All students can and deserve an opportunity for a quality education. Unfortunately, it is impossible to measure learning, which, in turn, makes it difficult to assess what is a quality education. However, it is possible to measure performance. Establishing solid methods of assessing performance, allows the teacher to infer that learning took place. I design my instructional strategies to facilitate student performance through research projects, in and out of class participation, and various types of quizzes/tests, and then infer based on the student’s performance that learning occurred and that the student received a quality education.
It is the teacher who serves as a facilitator of learning. For me, successful teaching means integrating both theoretical and content knowledge, along with practical application. My collegiate career has prepared me academically, and my extensive field experiences in politics and making history has prepared me for facilitating the real world applications. There must be dynamic interaction between content, theory, and practice.
I believe that an appreciation of the liberal arts and sciences, western and non-western cultures, and global concerns contribute to the intellectual vitality of individuals. While the student must be committed to learning, it is the teacher that must motivate the student to learn. As teacher, I instill the passion and motivation for the course content by making the subject matter relevant to the student’s life. I am very knowledgeable of the material and believe that I must ignite the spark from within the student to develop a likewise appreciation.
It is the responsibility of the teacher to allow students to develop the skills, attitudes, and knowledge base needed to deal with the information age. This is done through instruction that incorporates a variety of teaching strategies and student learning styles. I use current state-of-the art informational and instructional technologies for effective education. Also important is to make the subject matter come alive through hands on application, such as guest speakers, films, and trips to historical and governmental sites.More…

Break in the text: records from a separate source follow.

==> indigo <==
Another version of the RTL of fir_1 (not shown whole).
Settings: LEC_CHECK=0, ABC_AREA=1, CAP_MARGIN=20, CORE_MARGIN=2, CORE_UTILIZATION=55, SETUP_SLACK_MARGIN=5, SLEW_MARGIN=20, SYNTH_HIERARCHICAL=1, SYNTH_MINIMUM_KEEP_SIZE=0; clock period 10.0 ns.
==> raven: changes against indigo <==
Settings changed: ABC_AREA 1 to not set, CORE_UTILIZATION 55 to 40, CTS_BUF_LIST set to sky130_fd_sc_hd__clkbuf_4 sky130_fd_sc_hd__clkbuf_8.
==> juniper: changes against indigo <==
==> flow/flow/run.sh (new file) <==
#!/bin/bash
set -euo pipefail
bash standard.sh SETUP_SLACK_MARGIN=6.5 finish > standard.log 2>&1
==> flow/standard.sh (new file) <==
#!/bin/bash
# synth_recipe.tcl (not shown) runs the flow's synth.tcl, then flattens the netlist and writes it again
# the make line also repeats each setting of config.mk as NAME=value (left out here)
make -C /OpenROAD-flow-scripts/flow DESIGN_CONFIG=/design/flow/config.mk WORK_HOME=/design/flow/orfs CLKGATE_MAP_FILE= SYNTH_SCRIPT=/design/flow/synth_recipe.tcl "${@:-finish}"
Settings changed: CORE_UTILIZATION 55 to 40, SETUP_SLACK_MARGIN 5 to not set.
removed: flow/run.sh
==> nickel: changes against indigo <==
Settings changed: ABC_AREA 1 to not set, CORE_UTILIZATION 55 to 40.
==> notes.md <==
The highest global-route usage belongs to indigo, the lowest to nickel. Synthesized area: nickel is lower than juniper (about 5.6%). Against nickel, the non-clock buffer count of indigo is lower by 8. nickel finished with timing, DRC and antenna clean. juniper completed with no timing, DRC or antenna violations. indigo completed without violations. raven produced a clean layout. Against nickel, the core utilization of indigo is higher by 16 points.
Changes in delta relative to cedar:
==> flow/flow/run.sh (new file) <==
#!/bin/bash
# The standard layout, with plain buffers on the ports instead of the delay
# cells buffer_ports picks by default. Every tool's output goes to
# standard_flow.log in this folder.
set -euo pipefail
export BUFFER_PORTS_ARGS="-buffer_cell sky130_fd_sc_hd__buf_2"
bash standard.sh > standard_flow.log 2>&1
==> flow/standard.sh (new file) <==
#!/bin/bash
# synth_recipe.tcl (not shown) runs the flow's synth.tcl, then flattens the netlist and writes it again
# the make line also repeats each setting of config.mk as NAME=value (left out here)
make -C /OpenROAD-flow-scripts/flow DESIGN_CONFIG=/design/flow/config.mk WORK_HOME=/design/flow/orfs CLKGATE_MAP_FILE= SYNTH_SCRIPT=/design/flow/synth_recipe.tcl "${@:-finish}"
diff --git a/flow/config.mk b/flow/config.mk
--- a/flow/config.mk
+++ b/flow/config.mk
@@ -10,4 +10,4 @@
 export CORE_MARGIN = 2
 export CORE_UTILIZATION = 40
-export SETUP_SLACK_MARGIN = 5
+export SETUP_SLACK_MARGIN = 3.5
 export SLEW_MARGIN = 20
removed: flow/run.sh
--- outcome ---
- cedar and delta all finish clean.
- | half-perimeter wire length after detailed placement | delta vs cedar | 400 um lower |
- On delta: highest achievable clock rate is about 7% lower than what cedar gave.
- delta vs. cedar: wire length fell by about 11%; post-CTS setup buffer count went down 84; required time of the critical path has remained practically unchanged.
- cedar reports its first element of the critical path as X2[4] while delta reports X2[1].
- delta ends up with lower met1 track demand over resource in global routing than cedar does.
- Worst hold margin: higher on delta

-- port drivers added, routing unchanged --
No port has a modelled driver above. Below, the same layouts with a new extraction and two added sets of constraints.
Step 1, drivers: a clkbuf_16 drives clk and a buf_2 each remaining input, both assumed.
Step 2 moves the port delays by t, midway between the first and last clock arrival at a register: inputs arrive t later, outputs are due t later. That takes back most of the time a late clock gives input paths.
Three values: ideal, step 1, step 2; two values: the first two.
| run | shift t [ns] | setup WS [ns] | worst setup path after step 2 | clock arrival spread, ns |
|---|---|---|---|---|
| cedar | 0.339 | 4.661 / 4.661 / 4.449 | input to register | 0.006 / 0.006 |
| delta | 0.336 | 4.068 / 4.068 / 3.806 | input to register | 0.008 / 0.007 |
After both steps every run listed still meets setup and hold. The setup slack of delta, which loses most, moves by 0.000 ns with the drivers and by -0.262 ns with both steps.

For example, when teaching Egyptian Civilization, I have a lesson developed around an interactive electronic game conducted online where the student acts as a pharaoh supervising the construction of his pyramid. The student must pass through a number of steps to successfully build their pyramid. Afterwards, each student writes a short paper explaining their findings. The students love this lesson. They get to play an electronic game, which is relevant to their life (playing electronic games are a hobby for most of my students – to be “forced” to play a game is something they will gladly do), and they learn much about life in ancient Egypt.